=== What you will do ===
Go over the data below line by line, and state how many lines contain the string "part". Give the number only.

=== Data records ===
## config.mk

```make
export PLATFORM = sky130hd
export DESIGN_NAME = ees_front_flat
export DESIGN_NICKNAME = d
export VERILOG_FILES = /design/src/hw/rtl/ees_pkg.sv /design/src/hw/rtl/ees_if.sv /design/src/hw/rtl/ees_front.sv /design/src/flat_wrapper.sv
export SDC_FILE = /design/constraint.sdc
export NUM_CORES = 1
export LEC_CHECK = 0
export BUFFER_PORTS_ARGS = -buffer_cell sky130_fd_sc_hd__buf_2
export CAP_MARGIN = 20
export CORE_AREA = 2 2 106 108
export CTS_CLUSTER_DIAMETER = 60
export DETAILED_ROUTE_END_ITERATION = 7
export DIE_AREA = 0 0 108 110
export GPL_ROUTABILITY_DRIVEN = 1
export PLACE_DENSITY = 0.71
export SLEW_MARGIN = 15
export SYNTH_ARGS = -nofsm -noshare
export SYNTH_HDL_FRONTEND = slang
export SYNTH_SLANG_ARGS = --single-unit
```

## constraint.sdc

```tcl
create_clock -name i_clk -period 3.2 [get_ports i_clk]
set_input_delay 0.16 -clock i_clk [delete_from_list [all_inputs] [get_ports i_clk]]
set_output_delay 0.16 -clock i_clk [all_outputs]
set_load 0.03 [all_outputs]
```

## src/hw/rtl/ees_pkg.sv

```systemverilog
// Shared types and constants for the edge epoch sampler.
package ees_pkg;

    localparam int EDGE_COUNT   = 4096;
    localparam int FRAC_BITS    = 16;

    localparam int IDX_FIELD_W  = 12;
    localparam int PERIOD_W     = 32;
    localparam int EPOCH_W      = 16;
    localparam int RATE_W       = 8;
    localparam int NEG_W        = 8;

    localparam int IDX_W        = $clog2(EDGE_COUNT);
    localparam int ACC_W        = 32 + FRAC_BITS;
    localparam int DIV_W        = PERIOD_W + RATE_W;
    localparam int LOAD_STEPS   = PERIOD_W;
    localparam int VISIT_STEPS  = NEG_W;
    localparam int STEP_W       = $clog2(LOAD_STEPS);
    localparam int QUEUE_DEPTH  = 2;
    localparam int QPTR_W       = $clog2(QUEUE_DEPTH);
    localparam int QCNT_W       = $clog2(QUEUE_DEPTH + 1);

    localparam logic [RATE_W-1:0] RATE_RESET = 8'd5;
    localparam logic [NEG_W-1:0]  NEG_SAT    = 8'hFF;

    typedef logic [ACC_W-1:0] t_acc;
    typedef logic [DIV_W-1:0] t_div;

    typedef enum logic [1:0] {
        OP_NOP,
        OP_LOAD,
        OP_VISIT
    } t_op;

    typedef enum logic [1:0] {
        S_IDLE,
        S_CHK,
        S_DIV,
        S_WB
    } t_state;

    typedef struct packed {
        t_op                 op;
        logic [IDX_W-1:0]    addr;
        logic [PERIOD_W-1:0] period;
        logic [EPOCH_W-1:0]  epoch;
    } t_cmd;

    typedef struct packed {
        logic [PERIOD_W-1:0] period;
        logic [PERIOD_W-1:0] neg_period;
        t_acc                next_due;
        t_acc                next_neg_due;
    } t_entry;

endpackage

```

## src/hw/rtl/ees_if.sv

```systemverilog
// Request and response channel interfaces of the edge epoch sampler.
interface ees_req_if;
    logic                             valid;
    logic                             ready;
    logic                             req_type;
    logic [ees_pkg::IDX_FIELD_W-1:0]  edge_index;
    logic [ees_pkg::PERIOD_W-1:0]     period_value;
    logic [ees_pkg::EPOCH_W-1:0]      epoch;

    modport source (output valid, req_type, edge_index, period_value, epoch, input ready);
    modport sink   (input valid, req_type, edge_index, period_value, epoch, output ready);
endinterface


```

## src/hw/rtl/ees_front.sv

```systemverilog
// Front end: takes request transfers, classifies them and queues commands.
module ees_front (
    input  logic           i_clk,
    input  logic           i_rst_n,
    ees_req_if.sink        i_req,
    output logic           o_cmd_valid,
    output ees_pkg::t_cmd  o_cmd,
    input  logic           i_cmd_pop
);

    ees_pkg::t_cmd                r_q [ees_pkg::QUEUE_DEPTH];
    logic [ees_pkg::QPTR_W-1:0]   r_wptr, n_wptr;
    logic [ees_pkg::QPTR_W-1:0]   r_rptr, n_rptr;
    logic [ees_pkg::QCNT_W-1:0]   r_count, n_count;
    ees_pkg::t_cmd                new_cmd;
    logic [31:0]                  idx_ext;
    logic                         in_range;
    logic                         push;
    logic                         pop;

    always_comb begin
        idx_ext  = 32'(i_req.edge_index);
        in_range = idx_ext < 32'(ees_pkg::EDGE_COUNT);
        if (!in_range) begin
            new_cmd.op = ees_pkg::OP_NOP;
        end else if (i_req.req_type) begin
            new_cmd.op = ees_pkg::OP_VISIT;
        end else begin
            new_cmd.op = ees_pkg::OP_LOAD;
        end
        new_cmd.addr   = idx_ext[ees_pkg::IDX_W-1:0];
        new_cmd.period = i_req.period_value;
        new_cmd.epoch  = i_req.epoch;
    end

    assign i_req.ready = (r_count != ees_pkg::QCNT_W'(ees_pkg::QUEUE_DEPTH));
    assign push        = i_req.valid & i_req.ready;
    assign pop         = i_cmd_pop & o_cmd_valid;
    assign o_cmd_valid = (r_count != '0);
    assign o_cmd       = r_q[r_rptr];

    always_comb begin
        n_wptr  = r_wptr;
        n_rptr  = r_rptr;
        n_count = r_count;
        if (push) begin
            n_wptr = (r_wptr == ees_pkg::QPTR_W'(ees_pkg::QUEUE_DEPTH - 1)) ? '0
                                                                             : r_wptr + 1'b1;
        end
        if (pop) begin
            n_rptr = (r_rptr == ees_pkg::QPTR_W'(ees_pkg::QUEUE_DEPTH - 1)) ? '0
                                                                             : r_rptr + 1'b1;
        end
        case ({push, pop})
            2'b10:   n_count = r_count + 1'b1;
            2'b01:   n_count = r_count - 1'b1;
            default: n_count = r_count;
        endcase
    end

    always_ff @(posedge i_clk) begin
        if (!i_rst_n) begin
            r_wptr  <= '0;
            r_rptr  <= '0;
            r_count <= '0;
        end else begin
            r_wptr  <= n_wptr;
            r_rptr  <= n_rptr;
            r_count <= n_count;
        end
    end

    always_ff @(posedge i_clk) begin
        if (push) begin
            r_q[r_wptr] <= new_cmd;
        end
    end

endmodule

```

## src/flat_wrapper.sv

```systemverilog
// flat-port wrapper written by rule: the top's interface ports become plain ports
module ees_front_flat 
  (i_clk, i_rst_n, o_cmd_valid, o_cmd, i_cmd_pop, i_req_valid, i_req_req_type, i_req_edge_index, i_req_period_value, i_req_epoch, i_req_ready);
  ees_req_if i_req_i ();
  input  logic i_clk;
  input  logic i_rst_n;
  output logic o_cmd_valid;
  output ees_pkg::t_cmd o_cmd;
  input  logic i_cmd_pop;
  input wire logic [$bits(i_req_i.valid)-1:0] i_req_valid;
  input wire logic [$bits(i_req_i.req_type)-1:0] i_req_req_type;
  input wire logic [$bits(i_req_i.edge_index)-1:0] i_req_edge_index;
  input wire logic [$bits(i_req_i.period_value)-1:0] i_req_period_value;
  input wire logic [$bits(i_req_i.epoch)-1:0] i_req_epoch;
  output wire logic [$bits(i_req_i.ready)-1:0] i_req_ready;
  assign i_req_i.valid = i_req_valid;
  assign i_req_i.req_type = i_req_req_type;
  assign i_req_i.edge_index = i_req_edge_index;
  assign i_req_i.period_value = i_req_period_value;
  assign i_req_i.epoch = i_req_epoch;
  assign i_req_ready = i_req_i.ready;
  ees_front u_core (.i_clk(i_clk), .i_rst_n(i_rst_n), .i_req(i_req_i), .o_cmd_valid(o_cmd_valid), .o_cmd(o_cmd), .i_cmd_pop(i_cmd_pop));
endmodule
```

---- Yosys cells after proc, flatten, opt, wreduce, memory -nomap -nowiden ----
Memory sizes are Yosys's and may differ from the RTL's. A register that Yosys moved wholly into a read port is not among the register bits.
Index checks and enable logic that the tools add are counted.
storage, ports and cells
  memories ................................ 1
  input port bits ......................... 65
  word-level logic and storage cells ...... 23
  output and inout bits ................... 64
  memory bits (writable) .................. 124
  flip-flop bits (word level) ............. 4
operators by class
  $add $sub $neg .......................... 4
  equality and inequality tests ........... 3
  bitwise logic cells ..................... 2
  reductions and logical operators ........ 2
  muxes and demuxes ....................... 8
memory list
  memory      depth  width  rd ports  clocked after Yosys merged registers in  wr ports  RTL line         RTL
  u_core.r_q  2      62     1         1                                        1         ees_front.sv:11  ees_pkg::t_cmd r_q [ees_pkg::QUEUE_DEPTH];
operators with widths
  cell                 number
  $mux 1               6
  $pmux 2 s2           1
  $reduce_bool 2->1    2
  $add 1x1->1 const B  2
  $add 2x1->2 const B  1
  $and 1x1->1          2
  $eq 2x1->1 const B   1
  $eq 2x2->1 const B   1
  $mux 2               1
  $ne 2x2->1 const B   1
  $sub 2x1->2 const B  1

---- Longest topological paths before layout ----
  depth after elaboration ................. 4
  depth in mapped cells ................... 6
  gate-level depth less buffers ........... 6

---- Worst setup path after synthesis ----
No wires, ideal clock.
  kind .................................... register -> register
  start ................................... register u_core.r_count[0] (netlist name)
  end ..................................... memory u_core.r_q[1][0] (netlist name) (enable)
  stages on the path, launching flop included .. 3
  arrival time ............................ 2.337 ns
  data required time ...................... 2.773 ns
  path slack .............................. 0.436 ns
  path through ............................ dfxtp_1 nand2b_1 and3_1
on the way
  cells in the longest elaborated chain, start to end .. 4
RTL lines
  element                       RTL line            RTL
  start, declared               ees_front.sv:14     logic [ees_pkg::QCNT_W-1:0] r_count, n_count;
  start signal, assigned        ees_front.sv:69     r_count <= n_count;
  $ne 2x2->1                    ees_front.sv:36     assign i_req.ready = (r_count != ees_pkg::QCNT_W'(ees_pkg::QUEUE_DEPTH));
  via i_req_ready               flat_wrapper.sv:15  output wire logic [$bits(i_req_i.ready)-1:0] i_req_ready;
  $and 1x1->1                   ees_front.sv:37     assign push = i_req.valid & i_req.ready;
  $mux 1                        ees_front.sv:74     if (push) begin
  $mux 1 (not written as such)  ees_front.sv:75     r_q[r_wptr] <= new_cmd;
  end, declared                 ees_front.sv:11
The timed path passes the listed nets, and every way through them passes these cells.

==> flow_summary.toml <==
[clock_network]
numCtsBuffers = 17
h-tree-depth = 4
cts.sinks = 129
clk_latency_ns = 0.49
ctsLongestPathBuffers = 2
cts-root-buf = "clkbuf_8"
cts_tree = "built"
cts.clk_slew.worst_paths_ns = 0.05

[die]
die-area_um2 = 11880
die_h_um = 110
io_pins = 129
rows = 38
coreArea_um2 = 10700
start_util_pct = 43.89
die_w_um = 108

[cells_and_area]
drive_above_1_share_pct = 51.72
antennaDiodeCount = 0
area_growth_pct = 42.42
finalNetCount = 490
fin_util_pct = 62.51

[logic_synthesis]
ys_async_sr_fraction_pct = 0
synth.area.top_cells = "edfxtp_1, mux2_2, dfxtp_1, buf_2, xnor2_1"
synth_top_cell_by_area = "edfxtp_1"
ys_types = 20
syn_area_um2 = 4696
ys_ff_latch = 129
synthFlopType = "edfxtp_1"
ys_warn_count = 0
synth_cells = 218
synth_top_area_share_pct = 79.30
synth_edf_count = 124
synth.avg_cell_area_um2 = 21.54
yosysSeqAreaShare_pct = 81.43
yosysMostFrequentCell = "edfxtp_1"
synth_common_cells = "edfxtp_1, mux2_2, buf_2"
syn_nets = 284

[critical_path]
crit_chain = "buf_12, mux2_2, buf_2"
arrival_ns = 2.16
cpMaxStageDelayCell = "dfxtp_2"
cp-end-kind = "output pin"
critPathMaxFanout = 36
cp-start-kind = "flip-flop"
required_ns = 3.04
criticalPathCategory = "reg -> out"
max_stage_delay_ns = 0.77

[sta]
slew_viol_final = 0
worst_slew_pin_slew_ns = 0.6914
fmax_mhz = 431.8
relSlewSlack_pct = 53.91
finalCriticalPeriod_ns = 2.316
hold_viol = 0
period_share_pct = 72.37
finalSetupViolCount = 0
rsz0062_at_grt = "no"
fin_worst_skew_ns = 0.004321
setup_tns_ns = 0

[global_routing]
grt_pass1_wl_mm = 12.75
grt.overflow.total = 0
track_usage_pct = 14.72
grt_antenna_before_repair = 0
grt_pass1_vias = 2718
grt_max_degree = 37

[drt]
via_per_inst = 4.575
drtPass1Iterations = 4
wl_per_cell_um = 14.66
totalWireLength_mm = 8.456
drtIter0Drc = 95
drc = 0
vias = 2640
ant_nets = 0

[outcome]
status = "complete, no violations"

[pwr]
peakVddDrop_mv = 0.4474
p_total_mw = 5.562
p_leak_nw = 2.534
powerDensity_nw_per_um2 = 831.6

[placed_design]
portBuffers = 128
gp_congestion = 0.6821
dp_hpwl_mm = 4.959

[hold_path]
worstHoldPathType = "in -> reg"

[run]
cap_violations = 0
[stage by stage]
step                setup WS, ns  std cells  hold WS (ns)  instance area (µm²)
floorplan                 0.4359        218        0.2589                 4696
global placement           1.316        482        0.3484                 5539
detailed placement         1.230        482        0.3518                 5539
CTS                       0.8221        577       0.08646                 6688
global route              0.7375        577        0.1009                 6688
finish                    0.8842        577        0.1065                 6688
[worst max-delay path, delay by kind of cell, from the launching register on]
kind	cells	cell delay, ns
buffers and inverters	2	0.49
flip-flops	1	0.77
multiplexers	1	0.37
[what timing repair did]
action / 4_1_cts / 5_1_grt
setup buffers: 0 / 0
gates resized for setup: 0 / 0
setup endpoints to repair: 0 / 0
hold endpoints to repair: 129 / 0
hold buffers: 63 / 0
[placed cells by master, fill, tap and decap left out, types with 2 or more instances in the layout]
cell           count
clkinvlp_4         2
clkinv_2           7
buf_12             3
dfxtp_1            4
mux2_2            62
nor2b_1            2
clkinv_1           2
clkbuf_16         16
xnor2_1            3
edfxtp_1         124
clkbuf_1           2
dlygate4sd3_1     63
buf_2            128
[layer usage]
metal	track usage, %	routed length [µm]	part of all wire [%]	up-vias
met2	24.66	4238	50	86
met4	6.319	107	1.3	0
met1	16.86	3614	43	1265
met5	0	0	0	-
li1	-	-	-	1277
met3	5.879	495	5.9	12
[layout make-up]
class	count	area [µm²]
Clock inverter	13	96.34
Timing Repair Buffer	194	1331
Multi-Input combinational cell	80	830.8
Sequential cell	129	3825
Tap cell	140	175.2
Inverter	2	7.507
Fill cell	795	4010
Clock buffer	19	421.7
[state kept, by name, indices dropped and copies added, names as in the netlist, named ones only]
| signal | flops |
|---|---|
| u_core.r_rptr | 1 |
| u_core.r_count | 2 |
| u_core.r_wptr | 1 |
| u_core.r_q | 124 |
[kinds of logic (layout without fill, tap and decap cells)]
family          after synthesis  after routing  share of synthesized area, %
flops                       129            129                         81.43
buf+inv                       9            228                        0.9059
fa+ha+maj                     1              1                        0.2664
compound gates                5              5                        0.7994
simple gates                  9              9                         1.173
mux                          62             62                         14.87
xor+xnor                      3              3                        0.5597
[worst paths after layout]
check | start | endpoint | slack, ns | cells past startpoint
min | i_cmd_pop | flip-flop | 0.11 | 4
min reg2reg | u_core.r_rptr | flip-flop | 0.54 | 2
max reg2reg | u_core.r_count[0] | u_core.r_q[1][47] | 1.26 | 3
max | flip-flop | o_cmd[59] | 0.88 | 3
[power by group]
part	switching, mW	internal [mW]
Clock	0.630	1.01
Sequential	0.112	2.14
Combinational	1.03	0.642
(Power assumes the default switching activity.)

=== Written answer ===
2